Todo parecía posible, incluso probable. Sintió el impetuoso gozo de la aventura, de espadas, de galopes, de misterios y de hermosas mujeres. Echándose atrás en la silla, se recostó en la dormida Mara, que murmuró algo y estrecho el cerco de sus brazos en torno a su cintura. Por un instante, el viaje pareció una empresa hecha a su medida. No advirtió la presencia de los hombres hasta que, repentinamente, salieron de la alta hierba.

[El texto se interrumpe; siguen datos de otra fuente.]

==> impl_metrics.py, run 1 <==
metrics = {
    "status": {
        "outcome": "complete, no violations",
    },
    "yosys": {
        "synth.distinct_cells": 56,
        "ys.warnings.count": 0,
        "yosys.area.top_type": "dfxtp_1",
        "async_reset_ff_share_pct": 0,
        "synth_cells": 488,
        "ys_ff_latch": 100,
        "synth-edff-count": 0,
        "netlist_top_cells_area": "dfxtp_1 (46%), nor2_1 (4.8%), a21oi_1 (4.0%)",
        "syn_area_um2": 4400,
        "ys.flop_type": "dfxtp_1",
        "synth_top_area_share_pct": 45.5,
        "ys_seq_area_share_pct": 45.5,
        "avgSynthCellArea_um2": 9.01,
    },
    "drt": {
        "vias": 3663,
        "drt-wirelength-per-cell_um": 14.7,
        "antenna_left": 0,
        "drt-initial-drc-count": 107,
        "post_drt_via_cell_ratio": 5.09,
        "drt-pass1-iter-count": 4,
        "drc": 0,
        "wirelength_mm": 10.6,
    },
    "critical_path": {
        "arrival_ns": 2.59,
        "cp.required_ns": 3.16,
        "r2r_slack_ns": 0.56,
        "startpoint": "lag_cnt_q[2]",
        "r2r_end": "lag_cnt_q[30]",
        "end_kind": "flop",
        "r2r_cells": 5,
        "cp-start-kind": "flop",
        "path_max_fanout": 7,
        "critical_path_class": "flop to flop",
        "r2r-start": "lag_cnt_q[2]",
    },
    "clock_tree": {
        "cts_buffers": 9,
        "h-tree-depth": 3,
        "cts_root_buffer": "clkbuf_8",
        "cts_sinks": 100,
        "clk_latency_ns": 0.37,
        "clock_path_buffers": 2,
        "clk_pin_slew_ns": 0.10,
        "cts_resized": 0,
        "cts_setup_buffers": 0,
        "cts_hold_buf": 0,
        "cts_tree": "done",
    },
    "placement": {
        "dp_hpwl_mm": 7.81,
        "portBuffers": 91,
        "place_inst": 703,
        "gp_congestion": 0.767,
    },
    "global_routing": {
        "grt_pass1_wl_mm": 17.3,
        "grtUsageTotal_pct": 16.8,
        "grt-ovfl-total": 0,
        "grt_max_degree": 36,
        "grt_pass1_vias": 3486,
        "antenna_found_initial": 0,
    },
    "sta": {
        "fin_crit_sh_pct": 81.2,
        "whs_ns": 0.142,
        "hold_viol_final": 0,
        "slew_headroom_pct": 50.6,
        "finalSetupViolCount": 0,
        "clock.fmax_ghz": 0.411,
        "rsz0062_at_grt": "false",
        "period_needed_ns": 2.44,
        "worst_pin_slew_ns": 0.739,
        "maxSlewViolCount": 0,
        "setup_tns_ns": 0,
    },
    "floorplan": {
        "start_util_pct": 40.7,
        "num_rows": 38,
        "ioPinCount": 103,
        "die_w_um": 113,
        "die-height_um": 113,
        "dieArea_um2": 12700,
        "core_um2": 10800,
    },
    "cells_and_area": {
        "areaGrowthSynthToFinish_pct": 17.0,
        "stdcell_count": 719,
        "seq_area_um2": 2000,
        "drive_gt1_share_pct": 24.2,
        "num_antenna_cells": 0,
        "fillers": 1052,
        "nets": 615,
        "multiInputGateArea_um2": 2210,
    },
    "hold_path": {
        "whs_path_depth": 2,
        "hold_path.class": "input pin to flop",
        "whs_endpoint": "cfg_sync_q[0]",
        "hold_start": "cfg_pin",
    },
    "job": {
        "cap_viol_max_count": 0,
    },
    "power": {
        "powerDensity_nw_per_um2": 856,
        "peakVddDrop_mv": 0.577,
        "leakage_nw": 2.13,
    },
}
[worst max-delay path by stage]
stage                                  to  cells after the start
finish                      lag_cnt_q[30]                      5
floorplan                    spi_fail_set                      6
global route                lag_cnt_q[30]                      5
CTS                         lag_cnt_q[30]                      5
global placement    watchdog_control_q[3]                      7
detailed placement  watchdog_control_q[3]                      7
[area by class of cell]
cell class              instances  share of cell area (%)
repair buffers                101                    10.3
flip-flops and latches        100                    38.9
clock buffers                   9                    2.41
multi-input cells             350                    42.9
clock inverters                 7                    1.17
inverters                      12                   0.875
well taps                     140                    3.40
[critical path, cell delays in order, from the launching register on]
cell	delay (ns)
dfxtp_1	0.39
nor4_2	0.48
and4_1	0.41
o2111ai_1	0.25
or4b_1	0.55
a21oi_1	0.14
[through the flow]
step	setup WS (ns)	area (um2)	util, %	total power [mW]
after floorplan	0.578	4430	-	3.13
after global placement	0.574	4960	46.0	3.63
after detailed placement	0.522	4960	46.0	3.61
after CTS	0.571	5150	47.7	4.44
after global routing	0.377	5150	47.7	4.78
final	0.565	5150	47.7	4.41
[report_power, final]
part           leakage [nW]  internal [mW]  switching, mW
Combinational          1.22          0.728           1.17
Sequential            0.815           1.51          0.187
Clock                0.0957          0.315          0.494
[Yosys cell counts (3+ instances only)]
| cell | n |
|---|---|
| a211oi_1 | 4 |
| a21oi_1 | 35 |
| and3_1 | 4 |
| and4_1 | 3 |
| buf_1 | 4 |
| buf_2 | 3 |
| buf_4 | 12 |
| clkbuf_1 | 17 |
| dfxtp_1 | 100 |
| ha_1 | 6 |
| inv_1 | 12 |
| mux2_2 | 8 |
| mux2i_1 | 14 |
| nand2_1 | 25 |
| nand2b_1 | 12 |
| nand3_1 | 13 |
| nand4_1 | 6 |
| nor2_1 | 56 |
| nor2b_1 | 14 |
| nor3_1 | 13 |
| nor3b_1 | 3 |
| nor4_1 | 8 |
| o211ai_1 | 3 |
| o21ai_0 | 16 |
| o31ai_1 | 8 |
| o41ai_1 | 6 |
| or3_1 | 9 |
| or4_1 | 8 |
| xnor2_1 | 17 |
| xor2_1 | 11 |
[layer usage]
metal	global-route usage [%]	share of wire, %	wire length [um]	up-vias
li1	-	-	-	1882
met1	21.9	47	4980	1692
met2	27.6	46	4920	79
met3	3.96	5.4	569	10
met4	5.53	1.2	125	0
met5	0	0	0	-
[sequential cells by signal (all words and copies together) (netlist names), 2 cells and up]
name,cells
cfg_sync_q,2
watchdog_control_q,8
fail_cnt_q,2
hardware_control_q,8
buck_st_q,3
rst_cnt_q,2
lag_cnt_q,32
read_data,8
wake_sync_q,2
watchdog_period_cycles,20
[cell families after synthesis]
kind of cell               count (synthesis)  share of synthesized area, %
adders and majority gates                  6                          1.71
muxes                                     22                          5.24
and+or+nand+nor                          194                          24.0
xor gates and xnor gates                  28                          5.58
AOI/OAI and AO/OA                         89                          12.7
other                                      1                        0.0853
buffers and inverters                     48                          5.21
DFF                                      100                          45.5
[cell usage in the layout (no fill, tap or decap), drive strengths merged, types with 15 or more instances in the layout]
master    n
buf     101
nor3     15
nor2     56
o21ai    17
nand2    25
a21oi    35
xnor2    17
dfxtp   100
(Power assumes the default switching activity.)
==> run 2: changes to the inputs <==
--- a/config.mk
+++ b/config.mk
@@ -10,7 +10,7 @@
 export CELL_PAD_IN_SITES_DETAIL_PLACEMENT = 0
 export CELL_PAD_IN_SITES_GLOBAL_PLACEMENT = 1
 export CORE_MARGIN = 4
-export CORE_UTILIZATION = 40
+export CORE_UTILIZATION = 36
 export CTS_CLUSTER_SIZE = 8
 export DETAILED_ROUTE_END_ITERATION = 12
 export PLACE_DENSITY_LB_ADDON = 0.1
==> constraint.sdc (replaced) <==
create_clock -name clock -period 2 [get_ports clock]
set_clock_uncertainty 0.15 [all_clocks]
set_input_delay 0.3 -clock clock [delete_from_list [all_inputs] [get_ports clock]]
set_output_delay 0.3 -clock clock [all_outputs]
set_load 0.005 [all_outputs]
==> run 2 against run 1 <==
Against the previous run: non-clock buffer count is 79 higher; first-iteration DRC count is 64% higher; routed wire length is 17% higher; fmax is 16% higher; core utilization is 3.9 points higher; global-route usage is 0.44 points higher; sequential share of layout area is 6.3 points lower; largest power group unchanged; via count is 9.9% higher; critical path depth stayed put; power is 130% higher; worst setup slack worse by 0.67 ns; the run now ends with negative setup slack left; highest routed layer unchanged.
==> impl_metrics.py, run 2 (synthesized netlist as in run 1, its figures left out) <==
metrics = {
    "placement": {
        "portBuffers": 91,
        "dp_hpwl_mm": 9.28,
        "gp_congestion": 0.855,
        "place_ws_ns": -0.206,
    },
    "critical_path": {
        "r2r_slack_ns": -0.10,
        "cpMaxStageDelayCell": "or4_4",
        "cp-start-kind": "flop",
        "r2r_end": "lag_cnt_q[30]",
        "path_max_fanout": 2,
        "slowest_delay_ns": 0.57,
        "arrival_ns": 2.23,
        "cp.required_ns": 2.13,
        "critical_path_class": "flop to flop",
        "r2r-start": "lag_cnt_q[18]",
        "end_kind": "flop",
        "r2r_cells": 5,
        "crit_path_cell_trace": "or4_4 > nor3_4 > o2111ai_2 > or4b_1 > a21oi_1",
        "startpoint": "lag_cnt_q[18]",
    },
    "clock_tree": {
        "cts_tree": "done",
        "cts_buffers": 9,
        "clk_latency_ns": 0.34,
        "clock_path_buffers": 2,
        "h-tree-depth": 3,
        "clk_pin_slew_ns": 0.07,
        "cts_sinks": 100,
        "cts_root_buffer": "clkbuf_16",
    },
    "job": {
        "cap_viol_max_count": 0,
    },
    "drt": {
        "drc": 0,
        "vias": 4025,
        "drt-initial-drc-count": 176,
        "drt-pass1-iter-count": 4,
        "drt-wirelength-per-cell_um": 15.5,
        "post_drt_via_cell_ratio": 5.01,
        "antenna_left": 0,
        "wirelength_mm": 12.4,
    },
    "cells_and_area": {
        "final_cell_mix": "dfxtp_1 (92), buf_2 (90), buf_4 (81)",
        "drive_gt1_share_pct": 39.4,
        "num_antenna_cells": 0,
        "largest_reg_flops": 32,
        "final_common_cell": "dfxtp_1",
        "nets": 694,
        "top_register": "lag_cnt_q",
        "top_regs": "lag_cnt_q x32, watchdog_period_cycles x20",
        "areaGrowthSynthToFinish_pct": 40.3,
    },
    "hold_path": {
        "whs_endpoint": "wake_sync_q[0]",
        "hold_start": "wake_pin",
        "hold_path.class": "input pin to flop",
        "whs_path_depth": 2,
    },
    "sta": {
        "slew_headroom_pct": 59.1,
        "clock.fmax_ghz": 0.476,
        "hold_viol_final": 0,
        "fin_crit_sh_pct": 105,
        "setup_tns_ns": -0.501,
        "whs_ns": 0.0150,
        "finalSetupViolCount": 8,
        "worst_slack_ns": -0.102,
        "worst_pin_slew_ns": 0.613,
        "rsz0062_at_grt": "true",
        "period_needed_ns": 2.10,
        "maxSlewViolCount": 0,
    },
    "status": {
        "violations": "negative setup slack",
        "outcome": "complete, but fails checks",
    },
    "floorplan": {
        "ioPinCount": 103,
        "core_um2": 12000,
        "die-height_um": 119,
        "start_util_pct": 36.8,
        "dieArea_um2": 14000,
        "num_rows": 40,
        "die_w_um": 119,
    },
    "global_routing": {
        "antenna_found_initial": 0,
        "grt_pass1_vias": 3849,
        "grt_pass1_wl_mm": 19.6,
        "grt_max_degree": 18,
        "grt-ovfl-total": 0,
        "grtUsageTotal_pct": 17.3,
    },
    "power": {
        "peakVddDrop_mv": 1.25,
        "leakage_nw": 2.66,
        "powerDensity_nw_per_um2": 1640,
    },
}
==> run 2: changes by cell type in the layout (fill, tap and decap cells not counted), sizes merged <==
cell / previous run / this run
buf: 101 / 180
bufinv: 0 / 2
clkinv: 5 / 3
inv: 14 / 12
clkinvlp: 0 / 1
**config.mk**
```make
export PLATFORM = sky130hd
export DESIGN_NAME = gp_timer
export DESIGN_NICKNAME = d
export VERILOG_FILES = /design/src/rtl/edge_prescaler.v /design/src/rtl/gp_timer.v
export VERILOG_INCLUDE_DIRS = /design/src /design/src/rtl
export SDC_FILE = /design/constraint.sdc
export NUM_CORES = 1
export LEC_CHECK = 0
export BUFFER_PORTS_ARGS = -buffer_cell sky130_fd_sc_hd__buf_2
export CORE_UTILIZATION = 39
export DETAILED_ROUTE_END_ITERATION = 10
export PLACE_DENSITY = 0.66
export SLEW_MARGIN = 30
export SYNTH_ARGS = -nofsm -noshare
export SYNTH_HDL_FRONTEND = slang
export SYNTH_SLANG_ARGS = --single-unit
```
**constraint.sdc**
```tcl
create_clock -name core_clk_i -period 5.8 [get_ports core_clk_i]
set_input_delay 0.29 -clock core_clk_i [delete_from_list [all_inputs] [get_ports core_clk_i]]
set_output_delay 0.29 -clock core_clk_i [all_outputs]
set_load 0.01 [all_outputs]
```
--- config.mk ---
export PLATFORM = sky130hd
export DESIGN_NAME = pbmux_top
export DESIGN_NICKNAME = d
export VERILOG_FILES = /design/src/design/pbmux_top.v
export VERILOG_INCLUDE_DIRS = /design/src /design/src/design
export SDC_FILE = /design/constraint.sdc
export NUM_CORES = 1
export LEC_CHECK = 0
export BUFFER_PORTS_ARGS = -buffer_cell sky130_fd_sc_hd__buf_2
export CORE_MARGIN = 1.5
export CORE_UTILIZATION = 54
export CTS_CLUSTER_SIZE = 12
export DETAILED_ROUTE_END_ITERATION = 8
export GPL_ROUTABILITY_DRIVEN = 0
export PLACE_DENSITY = 0.88
export SLEW_MARGIN = 0
export SYNTH_ARGS = -nofsm -noshare
export SYNTH_HDL_FRONTEND = slang
export SYNTH_SLANG_ARGS = --single-unit
--- constraint.sdc ---
create_clock -name aclk -period 2 [get_ports aclk]
set_input_delay 0 -clock aclk [delete_from_list [all_inputs] [get_ports aclk]]
set_output_delay 0 -clock aclk [all_outputs]
set_load 0.01 [all_outputs]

El que iba al frente, un tipo arrugado, de piel morena, sonrió y levantó la mano.
—¡Bien hallado, Sturm Bightblade! —saludó, hablando el Común con fluidez, pero con un fuerte acento de Lemish.
«El bueno de Jack Derry —pensó Sturm con admiración—. Tan rápido viajando como lo es manejando la espada».
—¡Hola! —respondió mientras desmontaba de la yegua. Y después, de un modo más ceremonioso y solámnico, agregó—: ¿A quién tengo el honor de dirigirme?
—Capitán Duir, de la milicia de Rolde de Cerros Pardos, señor —anunció el acartonado hombrecillo, que saludaba con una cómica posición de firmes—. Asignado para proteger los accesos occidentales.
Sturm volvió la cabeza para mirar divertido a Mara, que se frotaba los ojos y se desperezaba en la silla.
Sturm adelantó un paso, se quitó el guante, y ofreció su mano en el tradicional ademán solámnico. Tímidamente, con torpeza, el capitán Duir extendió la diestra, y los dos hombres se saludaron como iguales.
Sturm hizo un gesto de aprobación con la cabeza y sonrió al rústico soldado, que poco a poco devolvió la sonrisa, en tanto que sus azules ojos se estrechaban con una curiosa expresión divertida.
—Maese Sturm Brightblade de Solamnia —anunció el capitán, apretando con fuerza la mano del joven—, quedas arrestado como invasor, en nombre de Ragnell la Druida.